Had this argument been forwarded in Solis, the labor commissioner may well have found a
talent agency license was not needed to negotiate a deal for an artist that the representative
did not procure.
The labor commissioner could come into play in two other ways. The agents may petition to
stay the lawsuit, claiming that as an agent/artist issue it must first be adjudicated at the
administrative agency. The commissioner has historically opined that packaging has nothing to
do with procurement, and thus their getting fees directly from the employer is a not a violation
of Cal. Lab. Code Section 1700.39.
Conversely, as packaging is, in short, a reward for bringing key employees to work on a project,
WGA members could individually petition the commissioner for relief against either packaging
or agencies' conflicts of interest of owning production entities. Especially under this level of
scrutiny, and with subsequent determinations holding that making a deal that requires future
employment is within the jurisdiction of the TAA, the next ruling may favor the artists over the
agents.
It all points to a long, protracted fight, potentially resulting in a huge disruption to how show
business is transacted. The writers appear to be on solid legal ground. Moreover, it will be
awkward for the Guild to first sue the agents for acting unlawfully, then subsequently decide to
allow the illegality to continue if the writers get to share enough of the ill-gotten booty.

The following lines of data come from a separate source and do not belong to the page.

This is an optimization exercise on Yosys and OpenROAD, whose aim is small area, a short achievable clock period and few clock cycles per item, not a production implementation.
Function was checked by simulation only, so behaviour that the tests miss may differ from the original.

==> flow/design.v <==
module RC6dynamicRotFun(
    input   wire    [4:0]   inRotValue,
    input   wire    [31:0]  inData,
    output  wire    [31:0]  outData
    );
wire [31:0] r0 = inRotValue[0] ? {inData[30:0], inData[31]} : inData;
wire [31:0] r1 = inRotValue[1] ? {r0[29:0], r0[31:30]} : r0;
wire [31:0] r2 = inRotValue[2] ? {r1[27:0], r1[31:28]} : r1;
wire [31:0] r3 = inRotValue[3] ? {r2[23:0], r2[31:24]} : r2;
assign outData = inRotValue[4] ? {r3[15:0], r3[31:16]} : r3;
endmodule
module RC6keyExpansion #(parameter W = 32) (
    input   wire    [W-1:0]  inA,
    input   wire    [W-1:0]  inB,
    output  wire    [W-1:0]  outSum0,
    output  wire    [W-1:0]  outSum1
    );
wire [W-1:0] p = inA ^ inB;
wire [W-1:0] g0 = inA & inB;
wire [W-1:0] p0 = p;
wire [W-1:0] g1, p1, g2, p2, g3, p3, g4, p4, g5, p5;
genvar i;
generate
    for (i = 0; i < W; i = i + 1) begin : g_ks
        if (i >= 1) begin : g_l1
            assign g1[i] = g0[i] | (p0[i] & g0[i-1]);
            assign p1[i] = p0[i] & p0[i-1];
        end else begin : g_l1n
            assign g1[i] = g0[i];
            assign p1[i] = p0[i];
        end
        if (i >= 2) begin : g_l2
            assign g2[i] = g1[i] | (p1[i] & g1[i-2]);
            assign p2[i] = p1[i] & p1[i-2];
        end else begin : g_l2n
            assign g2[i] = g1[i];
            assign p2[i] = p1[i];
        end
        if (i >= 4) begin : g_l3
            assign g3[i] = g2[i] | (p2[i] & g2[i-4]);
            assign p3[i] = p2[i] & p2[i-4];
        end else begin : g_l3n
            assign g3[i] = g2[i];
            assign p3[i] = p2[i];
        end
        if (i >= 8) begin : g_l4
            assign g4[i] = g3[i] | (p3[i] & g3[i-8]);
            assign p4[i] = p3[i] & p3[i-8];
        end else begin : g_l4n
            assign g4[i] = g3[i];
            assign p4[i] = p3[i];
        end
        if (i >= 16) begin : g_l5
            assign g5[i] = g4[i] | (p4[i] & g4[i-16]);
            assign p5[i] = p4[i] & p4[i-16];
        end else begin : g_l5n
            assign g5[i] = g4[i];
            assign p5[i] = p4[i];
        end
    end
endgenerate
assign outSum0 = p ^ {g5[W-2:0], 1'b0};
assign outSum1 = p ^ {g5[W-2:0] | p5[W-2:0], 1'b1};
endmodule
What follows belongs to an exercise in optimizing a design on an open flow for small area and a short achievable clock period; a production flow would make more cautious choices.
Only simulation tests tie the RTL to the original design; equivalence was not proved.

**design/flow/constraint.sdc**
```tcl
create_clock -name core_clock -period 5.0 [get_ports {clk}]
set_input_delay 1.0000 -clock core_clock [delete_from_list [all_inputs] [get_ports {clk}]]
set_output_delay 1.0000 -clock core_clock [all_outputs]
set_load 0.01 [all_outputs]
```
**design/flow/config.mk**
```make
export PLATFORM = sky130hd
export DESIGN_NAME = cordic_stream
export DESIGN_NICKNAME = cordic_stream
export VERILOG_FILES = /design/flow/design.v
export SDC_FILE = /design/flow/constraint.sdc
export NUM_CORES = 4
export LEC_CHECK = 0
export CAP_MARGIN = 20
export CORE_MARGIN = 2
export CORE_UTILIZATION = 55
export SETUP_SLACK_MARGIN = 2.5
export SLEW_MARGIN = 20
```
**design/flow/run.sh**
```bash
#!/bin/bash
# synth_recipe.tcl (not shown) runs the flow's synth.tcl, then flattens the netlist and writes it again
# the make line also repeats each setting of config.mk as NAME=value (left out here)
make -C /OpenROAD-flow-scripts/flow DESIGN_CONFIG=/design/flow/config.mk WORK_HOME=/design/flow/orfs CLKGATE_MAP_FILE= SYNTH_SCRIPT=/design/flow/synth_recipe.tcl finish
```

Perhaps the question of resolution depends on how long and how hard the ATA is willing to
fight for the status quo. They have the fiscal ability to defend a legal fight, but without quick
resolution, will the agents' ex-clients feel a need to come back? Will the agencies with strong
revenue streams in production and partnerships simply tether their literary and acting
departments, as MCA did six decades ago? Will a court or the labor commissioner say that
personal managers can procure without worry of future consequences, either based on the
WGA's decision or because of a current court challenge to the TAA's constitutionality.
As the agents have the most to lose, they also have the most to save. It will be interesting to
see if the ATA can transition from bravado and threats to making a proposal acceptable to the
Guild without compromising their large agencies' long-term business objectives.